For Researchers
Technical documentation and validation data
This section provides the full technical detail behind Veridi’s methodology and testing. If you’re evaluating the system’s rigor, designing similar systems, or looking for something to break, start here.
What’s available
Validation Report: Complete documentation of the three-phase validation process: 97 claims across 8 domains, 9 verdict categories, 24 adversarial scenarios, 4 non-English languages, and genuinely contested ground truth. Includes per-claim results, pass criteria, and an honest discussion of limitations.
Adversarial Testing: The 11 gaming vectors, how each is detected, and how the methodology performed against 24 adversarial claims (12 single-vector, 12 multi-vector). Includes 4 claims based on documented real-world disinformation patterns.
Confidence Calibration: The framework for assigning confidence ratings: tier-based structural ceilings, field reliability coefficients with sourcing honesty labels, and the interaction rules that prevent absurd multiplicative results.
Gaming Countermeasures: Detailed documentation of all 11 disinformation detection procedures, including detection difficulty ratings, impact severity, and the relationship to the Institutional Reliability Index.
Key numbers
| Metric | Value |
|---|---|
| Total claims tested | 97 |
| Passed | 96 |
| Partial | 1 |
| Failed | 0 |
| Subject domains covered | 8 |
| Verdict categories tested | 9 |
| Adversarial scenarios | 24 |
| Gaming vectors tested | 11 (all detected) |
| Primary gaming flags fired | 24/24 (100%) |
| ADV-v2 total flags fired | 39 (vs. ~30 expected) |
| Verdict boundary cases | 18 (all resolved correctly) |
| Non-English languages tested | 4 (Japanese, Turkish, Chinese, Hindi) |
| Blocking claims passed | 4/4 |
Known limitations
These are described in detail in the validation report and the known limitations page. The short version:
- Near-perfect results warrant scrutiny. The test suite was designed by the same people who built the methodology.
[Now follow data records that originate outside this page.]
[config.mk]
export PLATFORM = sky130hd
export DESIGN_NAME = key_matrix_scan_debounce
export DESIGN_NICKNAME = d
export VERILOG_FILES = /design/src/hdl/kmsd_pkg.sv /design/src/hdl/kmsd_scan.sv /design/src/hdl/key_matrix_scan_debounce.sv
export SDC_FILE = /design/constraint.sdc
export NUM_CORES = 1
export LEC_CHECK = 0
export BUFFER_PORTS_ARGS = -buffer_cell sky130_fd_sc_hd__clkbuf_2
export CAP_MARGIN = 20
export CORE_MARGIN = 2
export CORE_UTILIZATION = 25
export DETAILED_ROUTE_END_ITERATION = 16
export PLACE_DENSITY_LB_ADDON = 0.25
export REMOVE_ABC_BUFFERS = 1
export SLEW_MARGIN = 0
export SYNTH_ARGS = -nofsm -noshare
export SYNTH_HDL_FRONTEND = slang
export SYNTH_HIERARCHICAL = 1
export SYNTH_SLANG_ARGS = --single-unit
export TNS_END_PERCENT = 20
[constraint.sdc]
create_clock -name clk -period 6.57 [get_ports clk]
set_input_delay 0 -clock clk [delete_from_list [all_inputs] [get_ports clk]]
set_output_delay 0 -clock clk [all_outputs]
set_load 0.02 [all_outputs]
File: src/rtl/smckrp_pkg.sv
`timescale 1ns / 1ps
`default_nettype none
// ----------------------------------------------------------------------------
// smckrp_pkg
// Codes, key names and fixed values of the key-read port controller.
// ----------------------------------------------------------------------------
package smckrp_pkg;

  // Port codes
  localparam logic [1:0] PortData   = 2'd0;
  localparam logic [1:0] PortCmd    = 2'd1;
  localparam logic [1:0] PortErr    = 2'd2;

  // Command codes
  localparam logic [7:0] CmdRead    = 8'h10;

  // Status bits
  localparam logic [7:0] StIdle     = 8'h00;
  localparam logic [7:0] StReady    = 8'h01;
  localparam logic [7:0] StAck      = 8'h04;
  localparam logic [7:0] StNewCmd   = 8'h08;

  // Error codes
  localparam logic [7:0] ErrNone     = 8'h00;
  localparam logic [7:0] ErrIntr     = 8'h80;
  localparam logic [7:0] ErrStillBad = 8'h81;
  localparam logic [7:0] ErrBadCmd   = 8'h82;
  localparam logic [7:0] ErrNoKey    = 8'h84;

  localparam int unsigned NumKeys    = 6;
  localparam int unsigned NumOskWords = 8;
  localparam int unsigned KeyLen     = 4;

  // Key entries
  localparam logic [2:0] EntNatj = 3'd0;
  localparam logic [2:0] EntMssp = 3'd1;
  localparam logic [2:0] EntMssd = 3'd2;
  localparam logic [2:0] EntRev  = 3'd3;
  localparam logic [2:0] EntOsk0 = 3'd4;
  localparam logic [2:0] EntOsk1 = 3'd5;

  localparam logic [31:0] KeyNames [NumKeys] = '{
    32'h4E41544A,  // NATJ
    32'h4D535350,  // MSSP
    32'h4D535344,  // MSSD
    32'h52455620,  // "REV "
    32'h4F534B30,  // OSK0
    32'h4F534B31   // OSK1
  };

  localparam logic [5:0] LenOne  = 6'd1;
  localparam logic [5:0] LenRev  = 6'd6;
  localparam logic [5:0] LenOsk  = 6'd32;

  function automatic logic [5:0] entry_len(input logic [2:0] ent);
    logic [5:0] len;
    case (ent)
      EntRev:           len = LenRev;
      EntOsk0, EntOsk1: len = LenOsk;
      default:          len = LenOne;
    endcase
    return len;
  endfunction

  function automatic logic [7:0] rev_byte(input logic [2:0] pos);
    logic [7:0] b;
    case (pos)
      3'd0:    b = 8'h01;
      3'd1:    b = 8'h13;
      3'd2:    b = 8'h0F;
      3'd5:    b = 8'h03;
      default: b = 8'h00;
    endcase
    return b;
  endfunction

endpackage
`default_nettype wire

File: src/rtl/smc_key_read_port_controller.sv
`timescale 1ns / 1ps
`default_nettype none
// ----------------------------------------------------------------------------
// smc_key_read_port_controller
// Byte-wide command, data and error ports of a key-read controller.
// ----------------------------------------------------------------------------
// Each host access is one item and produces one result byte (zero for
// writes). An item is taken into an input register, evaluated against the
// controller state combinationally and its result is held in an output
// register, so one item is accepted per cycle unless the output stalls.
// The result waits in the output register for as long as the output
// stalls. The OSK bytes come from eight 64-bit configuration registers
// that are sampled when the data read is evaluated.
module smc_key_read_port_controller (
  input  wire logic        clk_i,
  input  wire logic        rst_ni,
  // input channel
  input  wire logic        in_valid_i,
  output logic             in_stall_o,
  input  wire logic        mode_i,
  input  wire logic [1:0]  port_select_i,
  input  wire logic [7:0]  write_data_i,
  // output channel
  output logic             out_valid_o,
  input  wire logic        out_stall_i,
  output logic [7:0]       read_data_o,
  // configuration
  input  wire logic        cfg_we_i,
  input  wire logic [2:0]  cfg_idx_i,
  input  wire logic [63:0] cfg_wdata_i
);

  // OSK words
  logic [63:0] osk_q [smckrp_pkg::NumOskWords];

  // input register
  logic       in_valid_q;
  logic       mode_q;
  logic [1:0] port_q;
  logic [7:0] wdata_q;

  // output register
  logic       out_valid_q;
  logic [7:0] rdata_q;
  logic [7:0] rdata_d;

  // controller state
  logic [7:0]  status_q, status_d;
  logic [7:0]  err_q, err_d;
  logic        active_q, active_d;
  logic [2:0]  kcnt_q, kcnt_d;
  logic [31:0] key_q, key_d;
  logic [2:0]  sel_q, sel_d;
  logic [5:0]  vlen_q, vlen_d;
  logic [5:0]  vpos_q, vpos_d;

  logic out_free;
  logic advance;

  assign out_free   = !out_valid_q || !out_stall_i;
  assign advance    = in_valid_q && out_free;
  assign in_stall_o = in_valid_q && !out_free;

  assign out_valid_o = out_valid_q;
  assign read_data_o = rdata_q;

  // configuration writes
  always_ff @(posedge clk_i or negedge rst_ni) begin
    if (!rst_ni) begin
      for (int i = 0; i < int'(smckrp_pkg::NumOskWords); i++) begin
        osk_q[i] <= '0;
      end
    end else if (cfg_we_i) begin
      osk_q[cfg_idx_i] <= cfg_wdata_i;
    end
  end

  // input register
  always_ff @(posedge clk_i or negedge rst_ni) begin
    if (!rst_ni) begin
      in_valid_q <= 1'b0;
    end else if (!in_stall_o) begin
      in_valid_q <= in_valid_i;
    end
  end

  always_ff @(posedge clk_i) begin
    if (in_valid_i && !in_stall_o) begin
      mode_q  <= mode_i;
      port_q  <= port_select_i;
      wdata_q <= write_data_i;
    end
  end

  // value byte lookup
  logic [5:0] osk_pos;
  logic [7:0] osk_byte;
  logic [7:0] value_byte;
  logic [63:0] osk_word;

  always_comb begin
    osk_pos  = {(sel_q == smckrp_pkg::EntOsk1), vpos_q[4:0]};
    osk_word = osk_q[osk_pos[5:3]];
    osk_byte = osk_word[{osk_pos[2:0], 3'b000} +: 8];
    case (sel_q)
      smckrp_pkg::EntRev:                     value_byte = smckrp_pkg::rev_byte(vpos_q[2:0]);
      smckrp_pkg::EntOsk0, smckrp_pkg::EntOsk1: value_byte = osk_byte;
      default:                                value_byte = 8'h00;
    endcase
  end

  // key match
  logic       key_hit;
  logic [2:0] key_ent;

  always_comb begin
    key_hit = 1'b0;
    key_ent = '0;
    for (int e = int'(smckrp_pkg::NumKeys) - 1; e >= 0; e--) begin
      if (key_q == smckrp_pkg::KeyNames[e]) begin
        key_hit = 1'b1;
        key_ent = 3'(e);
      end
    end
  end

  // evaluate one item
  logic [5:0] vpos_inc;

  always_comb begin
    status_d = status_q;
    err_d    = err_q;
    active_d = active_q;
    kcnt_d   = kcnt_q;
    key_d    = key_q;
    sel_d    = sel_q;
    vlen_d   = vlen_q;
    vpos_d   = vpos_q;
    rdata_d  = 8'h00;
    vpos_inc = vpos_q + 6'd1;

    if (mode_q) begin
      case (port_q)
        smckrp_pkg::PortCmd: begin
          if (wdata_q == smckrp_pkg::CmdRead) begin
            if (status_q == smckrp_pkg::StIdle || status_q == smckrp_pkg::StNewCmd) begin
              active_d = 1'b1;
              status_d = smckrp_pkg::StNewCmd | smckrp_pkg::StAck;
            end else begin
              status_d = smckrp_pkg::StNewCmd;
              err_d    = smckrp_pkg::ErrIntr;
            end
          end else begin
            status_d = smckrp_pkg::StNewCmd;
            err_d    = smckrp_pkg::ErrBadCmd;
          end
          kcnt_d = '0;
          vpos_d = '0;
        end
        smckrp_pkg::PortData: begin
          if (!active_q) begin
            err_d = smckrp_pkg::ErrStillBad;
          end else if (kcnt_q < 3'(smckrp_pkg::KeyLen)) begin
            // shift in the next key character
            key_d    = {key_q[23:0], wdata_q};
            kcnt_d   = kcnt_q + 3'd1;
            status_d = smckrp_pkg::StAck;
          end else if (key_hit) begin
            sel_d    = key_ent;
            vlen_d   = smckrp_pkg::entry_len(key_ent);
            vpos_d   = '0;
            status_d = smckrp_pkg::StAck | smckrp_pkg::StReady;
            err_d    = smckrp_pkg::ErrNone;
          end else begin
            status_d = smckrp_pkg::StIdle;
            err_d    = smckrp_pkg::ErrNoKey;
          end
        end
        default: ;
      endcase
    end else begin
      case (port_q)
        smckrp_pkg::PortCmd: rdata_d = status_q;
        smckrp_pkg::PortErr: rdata_d = err_q;
        smckrp_pkg::PortData: begin
          if (!active_q) begin
            err_d = smckrp_pkg::ErrStillBad;
          end else if ((status_q & smckrp_pkg::StReady) != 8'h00 && vpos_q < vlen_q) begin
            rdata_d = value_byte;
            vpos_d  = vpos_inc;
            // drop ready after the last byte
            if (vpos_inc == vlen_q) begin
              status_d = smckrp_pkg::StIdle;
            end else begin
              status_d = smckrp_pkg::StAck | smckrp_pkg::StReady;
            end
          end
        end
        default: ;
      endcase
    end
  end

  always_ff @(posedge clk_i or negedge rst_ni) begin
    if (!rst_ni) begin
      status_q <= '0;
      err_q    <= '0;
      active_q <= 1'b0;
      kcnt_q   <= '0;
      key_q    <= '0;
      sel_q    <= '0;
      vlen_q   <= '0;
      vpos_q   <= '0;
    end else if (advance) begin
      status_q <= status_d;
      err_q    <= err_d;
      active_q <= active_d;
      kcnt_q   <= kcnt_d;
      key_q    <= key_d;
      sel_q    <= sel_d;
      vlen_q   <= vlen_d;
      vpos_q   <= vpos_d;
    end
  end

  // output register
  always_ff @(posedge clk_i or negedge rst_ni) begin
    if (!rst_ni) begin
      out_valid_q <= 1'b0;
    end else if (out_free) begin
      out_valid_q <= in_valid_q;
    end
  end

  always_ff @(posedge clk_i) begin
    if (advance) begin
      rdata_q <= rdata_d;
    end
  end

  // checks
  a_kcnt_range: assert property (@(posedge clk_i) disable iff (!rst_ni)
    kcnt_q <= 3'(smckrp_pkg::KeyLen))
    else $error("key byte count out of range");

  a_vpos_bound: assert property (@(posedge clk_i) disable iff (!rst_ni)
    vpos_q <= vlen_q)
    else $error("value position past value length");

  a_ready_needs_active: assert property (@(posedge clk_i) disable iff (!rst_ni)
    (status_q & smckrp_pkg::StReady) != 8'h00 |-> active_q)
    else $error("data ready without a read command");

  a_no_advance_no_change: assert property (@(posedge clk_i) disable iff (!rst_ni)
    !advance |=> $stable(status_q) && $stable(vpos_q) && $stable(err_q))
    else $error("state changed without an item");

  a_item_reaches_output: assert property (@(posedge clk_i) disable iff (!rst_ni)
    advance |=> out_valid_q)
    else $error("evaluated item lost");

endmodule
`default_nettype wire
- Validation was conducted by the methodology’s own implementation (AI following the procedures), not by human volunteers; thus, results are not a pure reflection of the defined methodology alone.
- Most adversarial claims were constructed for testing, though 4 were based on real-world disinformation patterns.
- The methodology has not yet been tested at scale with human users.
- Brier score calibration data has not yet accumulated enough data points for statistical significance.
We welcome external validation; particularly claims designed to produce incorrect results.